Now, of course, the French Cowboy has to justify why it’s noteworthy how many ethnic minority members have been elected if that is, in theory, not important. The reasons are 1) although the silliest accusations of racism won’t ever stop, some might be dampened by having a good number of Hispanics and African Americans on your team and 2) — this is the more important reason — potential GOP voters among the ethnic minorities might give the party a closer look than they would were there no Messrs Rubio or Steele. And 3) unfortunately it’s true that the Republicans can come across, if not as blatantly racist, at least as anti-immigrant, even while they’re neither. It will help the party to have more members who know what it’s like to live as part of a minority within the US. They can speak more convincingly on the subject and also help some of their more insensitive colleagues to communicate their standpoints more effectively.

It’s interesting to note that, while immigration wasn’t the top issue this midterm election season, it appears to have been a crucial subject nonetheless. The large majority of voters agreed on the economy: time for a change from “Change”. But in California, Colorado and Nevada, for instance, it seems that Hispanic voters gave the Democrats’ candidate the edge — and presumably not because of preferences concerning economic policy, but because of the appearance that the Republicans were the anti-immigration, ie the anti-Hispanic, party.

As the above-linked story by John Fund says, this is not a uniform result. Republicans had strong gains among Hispanic voters in Texas and Florida. And there seems to be a political divide between middle- and upper income households on the one side and lower income families on the other among Hispanics.

The French Cowboy believes that it’s high time for the GOP to learn how to win voters among Latinos. A star like Marco Rubio will help, but won’t guarantee Hispanic voters to flock to the Republicans. Two simple and rather small things should go a long way: they are to 1) get rid of the anti-immigration image by insisting on the crucial line between being anti-immigration and being anti-illegal immigration. The GOP has to show itself to be pro-legal immigration and anti-illegal immigration — a position that any Latino voter can get behind. And 2) be ready to compromise on amnesty. It’s one of the rare political questions were a real compromise, ie one that is not a capitulation with a moratorium, is possible. The key is, of course, to secure the borders to the best extent possible.

Legal and illegal immigration are topics that haven’t been official priority issues but that turned out to be decisive for election results. Republicans shouldn’t shy away from the subject, but before entering into an active discussion of it agree on a serious pro-immigration, anti-illegal immigration platform. Otherwise the GOP will simply look like the xenophobic caricature painted by the Democrats.

The new generation of Republicans that have come to the fore over the last two years will be good messengers that have the potential to appeal to minorities and women — constituencies that tend to vote for Democrats. This includes Marco Rubio and Tim Scott as much as Sarah Palin and Nikki Haley. Notwithstanding their many other qualities, a Newt Gingrich, Mitt Romney or Mike Huckabee — not so much.

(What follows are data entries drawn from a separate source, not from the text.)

[src/rtl/nbtrie_pkg.sv]
`timescale 1ns / 1ps
`default_nettype none
package nbtrie_pkg;

    localparam int NodeDepthDefault = 16384;
    // widest node address over the allowed depth range
    localparam int MemAddrMaxW = 15;
    localparam int LeafBit = 15;
    localparam logic [3:0] CountMax = 4'hF;

    typedef enum logic [1:0] {
        ST_NEED   = 2'd0,
        ST_FOLDED = 2'd1,
        ST_NOFOLD = 2'd2
    } t_status;

    typedef enum logic {
        KIND_WRITE  = 1'b0,
        KIND_LOOKUP = 1'b1
    } t_kind;

    localparam logic [1:0] MODE_8  = 2'd0;
    localparam logic [1:0] MODE_16 = 2'd1;

    typedef enum logic {
        S_IDLE,
        S_WALK
    } t_state;

    typedef struct packed {
        logic                   wr_en;
        logic [MemAddrMaxW-1:0] wr_addr;
        logic [15:0]            wr_data;
        logic                   rd_en;
        logic [MemAddrMaxW-1:0] rd_addr;
    } t_mem_req;

    function automatic logic [3:0] nibble_of(input logic [31:0] unit, input logic [2:0] idx);
        logic [3:0] nib;
        nib = unit[{idx, 2'b00} +: 4];
        return nib;
    endfunction

endpackage
`default_nettype wire

[src/rtl/nbtrie_walk.sv]
`timescale 1ns / 1ps
`default_nettype none
module nbtrie_walk #(
    parameter int NODE_DEPTH = nbtrie_pkg::NodeDepthDefault
) (
    input  wire                   i_clk,
    input  wire                   i_rst_n,
    input  wire                   start,
    output logic                  busy,
    input  wire                   i_kind,
    input  wire  [13:0]           i_node_addr,
    input  wire  [15:0]           i_node_word,
    input  wire  [31:0]           i_code_unit,
    input  wire                   i_start_req,
    input  wire                   i_cfg_we,
    input  wire  [1:0]            i_cfg_wdata,
    output nbtrie_pkg::t_mem_req  o_mem_req,
    input  wire  [15:0]           i_mem_rdata,
    output logic                  o_valid,
    output logic [1:0]            o_status,
    output logic [14:0]           o_leaf_index,
    output logic [3:0]            o_units_consumed
);

    localparam int MaxW = nbtrie_pkg::MemAddrMaxW;

    nbtrie_pkg::t_state  r_state, n_state;
    logic [1:0]          r_mode;
    logic [14:0]         r_base, n_base;
    logic [3:0]          r_count, n_count;
    logic                r_active, n_active;
    logic [31:0]         r_unit, n_unit;
    logic [2:0]          r_idx, n_idx;
    logic                r_rd_ok, n_rd_ok;
    logic                r_valid, n_valid;
    nbtrie_pkg::t_status r_status, n_status;
    logic [14:0]         r_leaf, n_leaf;
    logic [3:0]          r_units, n_units;

    logic [31:0] unit_m;
    logic [2:0]  top_idx;
    logic        trail;
    logic [15:0] node;
    logic [3:0]  count_inc;
    logic        rd_go;
    logic [15:0] rd_base;
    logic [3:0]  rd_nib;
    logic [16:0] rd_sum;
    logic [2:0]  next_idx;

    always_comb begin
        case (r_mode)
            nbtrie_pkg::MODE_8: begin
                unit_m  = {24'd0, i_code_unit[7:0]};
                top_idx = 3'd1;
            end
            nbtrie_pkg::MODE_16: begin
                unit_m  = {16'd0, i_code_unit[15:0]};
                top_idx = 3'd3;
            end
            default: begin
                unit_m  = i_code_unit;
                top_idx = 3'd7;
            end
        endcase
    end

    // continuation byte or low surrogate at the head of a lookup
    assign trail = (r_mode == nbtrie_pkg::MODE_8 && unit_m[7:6] == 2'b10) ||
                   (r_mode == nbtrie_pkg::MODE_16 && unit_m[15:10] == 6'b110111);

    assign node      = r_rd_ok ? i_mem_rdata : 16'd0;
    assign count_inc = (r_count == nbtrie_pkg::CountMax) ? r_count : r_count + 4'd1;
    assign next_idx  = r_idx - 3'd1;
    assign rd_sum    = 17'(rd_base) + 17'(rd_nib);

    always_comb begin
        n_state  = r_state;
        n_base   = r_base;
        n_count  = r_count;
        n_active = r_active;
        n_unit   = r_unit;
        n_idx    = r_idx;
        n_valid  = 1'b0;
        n_status = nbtrie_pkg::ST_NOFOLD;
        n_leaf   = 15'd0;
        n_units  = 4'd0;
        rd_go    = 1'b0;
        rd_base  = 16'd0;
        rd_nib   = 4'd0;
        o_mem_req         = '0;
        o_mem_req.wr_addr = MaxW'(i_node_addr);
        o_mem_req.wr_data = i_node_word;
        case (r_state)
            nbtrie_pkg::S_IDLE: begin
                if (start) begin
                    if (i_kind == nbtrie_pkg::KIND_WRITE) begin
                        o_mem_req.wr_en = (17'(i_node_addr) < 17'(NODE_DEPTH));
                    end else if (i_start_req) begin
                        n_base   = 15'd0;
                        n_count  = 4'd0;
                        n_active = 1'b1;
                        if (trail) begin
                            n_active = 1'b0;
                            n_valid  = 1'b1;
                        end else begin
                            rd_go   = 1'b1;
                            rd_base = 16'd0;
                        end
                    end else if (r_active) begin
                        if (unit_m == 32'd0) begin
                            n_active = 1'b0;
                            n_valid  = 1'b1;
                        end else begin
                            rd_go   = 1'b1;
                            rd_base = {1'b0, r_base};
                        end
                    end
                    if (rd_go) begin
                        rd_nib  = nbtrie_pkg::nibble_of(unit_m, top_idx);
                        n_unit  = unit_m;
                        n_idx   = top_idx;
                        n_state = nbtrie_pkg::S_WALK;
                    end
                end
            end
            nbtrie_pkg::S_WALK: begin
                if (node == 16'd0) begin
                    n_active = 1'b0;
                    n_valid  = 1'b1;
                    n_state  = nbtrie_pkg::S_IDLE;
                end else if (r_idx == 3'd0) begin
                    n_count = count_inc;
                    n_valid = 1'b1;
                    n_state = nbtrie_pkg::S_IDLE;
                    if (node[nbtrie_pkg::LeafBit]) begin
                        n_active = 1'b0;
                        n_status = nbtrie_pkg::ST_FOLDED;
                        n_leaf   = node[14:0];
                        n_units  = count_inc;
                    end else begin
                        n_base   = node[14:0];
                        n_status = nbtrie_pkg::ST_NEED;
                    end
                end else begin
                    // leaf flag inside a unit is just an address, out of range
                    rd_go   = 1'b1;
                    rd_base = node;
                    rd_nib  = nbtrie_pkg::nibble_of(r_unit, next_idx);
                    n_idx   = next_idx;
                end
            end
            default: begin
                n_state = nbtrie_pkg::S_IDLE;
            end
        endcase
        o_mem_req.rd_en   = rd_go;
        o_mem_req.rd_addr = rd_sum[MaxW-1:0];
        n_rd_ok           = rd_go ? (rd_sum < 17'(NODE_DEPTH)) : r_rd_ok;
    end

    always_ff @(posedge i_clk) begin
        if (!i_rst_n) begin
            r_state  <= nbtrie_pkg::S_IDLE;
            r_mode   <= nbtrie_pkg::MODE_8;
            r_base   <= 15'd0;
            r_count  <= 4'd0;
            r_active <= 1'b0;
            r_valid  <= 1'b0;
        end else begin
            r_state  <= n_state;
            if (i_cfg_we) begin
                r_mode <= i_cfg_wdata;
            end
            r_base   <= n_base;
            r_count  <= n_count;
            r_active <= n_active;
            r_valid  <= n_valid;
        end
    end

    always_ff @(posedge i_clk) begin
        r_unit   <= n_unit;
        r_idx    <= n_idx;
        r_rd_ok  <= n_rd_ok;
        r_status <= n_status;
        r_leaf   <= n_leaf;
        r_units  <= n_units;
    end

    assign busy             = (r_state != nbtrie_pkg::S_IDLE);
    assign o_valid          = r_valid;
    assign o_status         = r_status;
    assign o_leaf_index     = r_leaf;
    assign o_units_consumed = r_units;

`ifndef SYNTHESIS
    a_wr_only_idle: assert property (@(posedge i_clk) disable iff (!i_rst_n)
        o_mem_req.wr_en |-> r_state == nbtrie_pkg::S_IDLE)
        else $error("node write during a walk");

    a_rd_when_walking: assert property (@(posedge i_clk) disable iff (!i_rst_n)
        o_mem_req.rd_en |-> (r_state == nbtrie_pkg::S_WALK) || (start && !busy))
        else $error("node read with no lookup in progress");

    a_folded_count: assert property (@(posedge i_clk) disable iff (!i_rst_n)
        o_valid && o_status == nbtrie_pkg::ST_FOLDED |-> o_units_consumed != 4'd0)
        else $error("folded result with zero units");

    a_plain_zero: assert property (@(posedge i_clk) disable iff (!i_rst_n)
        o_valid && o_status != nbtrie_pkg::ST_FOLDED |->
            o_leaf_index == 15'd0 && o_units_consumed == 4'd0)
        else $error("non-folded result carries leaf data");

    a_end_clears_active: assert property (@(posedge i_clk) disable iff (!i_rst_n)
        o_valid && o_status != nbtrie_pkg::ST_NEED |-> !r_active)
        else $error("lookup still active after it ended");

    a_walk_result: assert property (@(posedge i_clk) disable iff (!i_rst_n)
        r_state == nbtrie_pkg::S_WALK && r_idx == 3'd0 |=>
            o_valid && r_state == nbtrie_pkg::S_IDLE)
        else $error("last nibble gave no result");
`endif

endmodule
`default_nettype wire

[config.mk]
export PLATFORM = sky130hd
export DESIGN_NAME = nbtrie_walk
export DESIGN_NICKNAME = d
export VERILOG_FILES = /design/src/rtl/nbtrie_pkg.sv /design/src/rtl/nbtrie_walk.sv
export SDC_FILE = /design/constraint.sdc
export NUM_CORES = 1
export LEC_CHECK = 0
export ABC_AREA = 0
export BUFFER_PORTS_ARGS = -buffer_cell sky130_fd_sc_hd__buf_4
export CAP_MARGIN = 20
export CORE_UTILIZATION = 51
export CTS_CLUSTER_DIAMETER = 40
export DETAILED_ROUTE_END_ITERATION = 10
export PLACE_DENSITY = 0.86
export RECOVER_POWER = 50
export SYNTH_ARGS = -nofsm -noshare
export SYNTH_HDL_FRONTEND = slang
export SYNTH_SLANG_ARGS = --single-unit
[constraint.sdc]
create_clock -name i_clk -period 5.95 [get_ports i_clk]
set_input_delay 0.8925 -clock i_clk [delete_from_list [all_inputs] [get_ports i_clk]]
set_output_delay 0.8925 -clock i_clk [all_outputs]
set_load 0.02 [all_outputs]
==> impl_metrics.toml <==
[finish]
antenna_cells_inserted = 0
num-nets-final = 609
areaGrowthSynthToFinish_pct = 14.34
drive_above_1_share = 0.2096
layout.cells.most_common = "sky130_fd_sc_hd__buf_4"
final_util = 0.6165
layout_common_cells = "sky130_fd_sc_hd__buf_4 (69), sky130_fd_sc_hd__dfxtp_1 (45), sky130_fd_sc_hd__nand2_1 (37), sky130_fd_sc_hd__edfxtp_1 (36), sky130_fd_sc_hd__clkbuf_1 (32)"
number_of_filler_instances_in_the_final_layout = 735

[cts]
tritoncts = "yes"
clock_network_latency_to_the_later_pin_of_the_worst_skew_pair_ns = 0.35
number_of_buffers_added_for_setup_after_cts = 0
cts_sinks = 81
clock_tree.htree_level_count = 3
tritoncts.num_buffers = 9
cts_root_buffer = "sky130_fd_sc_hd__clkbuf_8"
cts_hold_buf = 0
post_cts_resized = 0
maximum_clock_path_buffer_count = 2
cts.reportedPaths.clkPinSlew_ns = 0.09

[global_routing]
grt_first_pass_wirelength_mm = 16.75
grt_antenna_before_repair = 0
gr-usage-all-layers = 0.2391
grt_start_max_net_pins = 33
grt_pass1_vias = 3484
grt-ovfl-total = 0

[setup_path]
worst_path_most_repeated_cell = "sky130_fd_sc_hd__buf_4"
worst_setup_path_end_kind = "primary output"
worstSetupStartpointType = "primary input"
critical_path.cell_chain = "buf_4, nor4_1, a21boi_1, o32ai_2, nor2b_1, o211ai_2, o22ai_1, ha_1, o21a_1, a21oi_1, or4_4, o22ai_4, o2111ai_1, or3_1, nand3_1, buf_4"
r2r-start = "r_idx[0]$_SDFFCE_PN1P_"
critical_path_required_ns = 5.06
slowest_delay_ns = 0.53
critical_path.max_fanout = 9
cp_slowest_cell = "sky130_fd_sc_hd__or4_4"
crit_arrival_ns = 4.71
r2r-end = "r_rd_ok$_DFFE_PP_"
reg2reg_setup_slack_ns = 2.16
criticalPathCategory = "primary input to primary output"
reg2reg_depth = 14

[timing]
fmax_mhz = 178.5
fin_worst_skew_ns = 0.01189
setup-violations-final = 0
relative_max_transition_margin = 0.2955
worst_slew_pin_slew_ns = 1.056
fin_setup_tns_ns = 0
finalCriticalPeriod_ns = 5.603
maxSlewViolCount = 0
layout_worst_path_cycle_share = 0.9417
unrepaired_setup_endpoints_after_global_routing = "no"
hold_violations = 0

[hold_path]
hp-class = "register to register"
timing.hold.worst.start = "r_base[2]$_SDFFE_PN0P_"
whs_endpoint = "r_base[2]$_SDFFE_PN0P_"
hold-path-cell-count = 2

[yosys]
synth-main-ff-cell = "sky130_fd_sc_hd__dfxtp_1"
synth_cell_type_count = 61
combined_area_of_all_synthesized_cells_um2 = 4519
ys_seq_area_frac = 0.4385
postSynthNetCount = 547
synth-edff-count = 36
avgSynthCellArea_um2 = 9.976
synth.ff_latch_count = 81
syn_inst = 453
synthArstFlopShare = 0
synthesis_warnings = 0

[flow_run]
maxCapViolations = 0

[power_and_ir_drop]
p_leak_nw = 1.954
irDropWorstVdd_uv = 116.8
power_density_nw_per_um2 = 219.5

[die]
io-pin-count = 157
initial_core_util = 0.5392
fp-row-count = 33
die_area_um2 = 9242
die-width_um = 96.14
core_area_um2 = 8382
die_height_um = 96.14

[drt]
drc = 0
drt_pass_1_iters = 5
postRouteWirelength_mm = 10.89
route.detailed.wl_per_inst_um = 17.43
avgViaCountPerCell = 6.008
detailedRoute.firstIterationViolations = 245
final_antenna_net_count = 0
num_vias = 3755

[placement]
routability_congestion_estimate = 0.9381
portBuffers = 95
place.detailed.hpwl_mm = 7.910

[status]
run_status = "complete, no violations"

Sure, there’ll be a lot on Republicans’ plate for the next two years and the focus will be on economic policy and health care. But other issues, as last Tuesday’s results have shown, don’t simply become irrelevant. Conservatives need to be pro-active and take control of their message on immigration before the Left succeeds in misrepresenting them yet again. The same is true about social values where minorities actually tend to agree more with the conservative view than with the liberals’.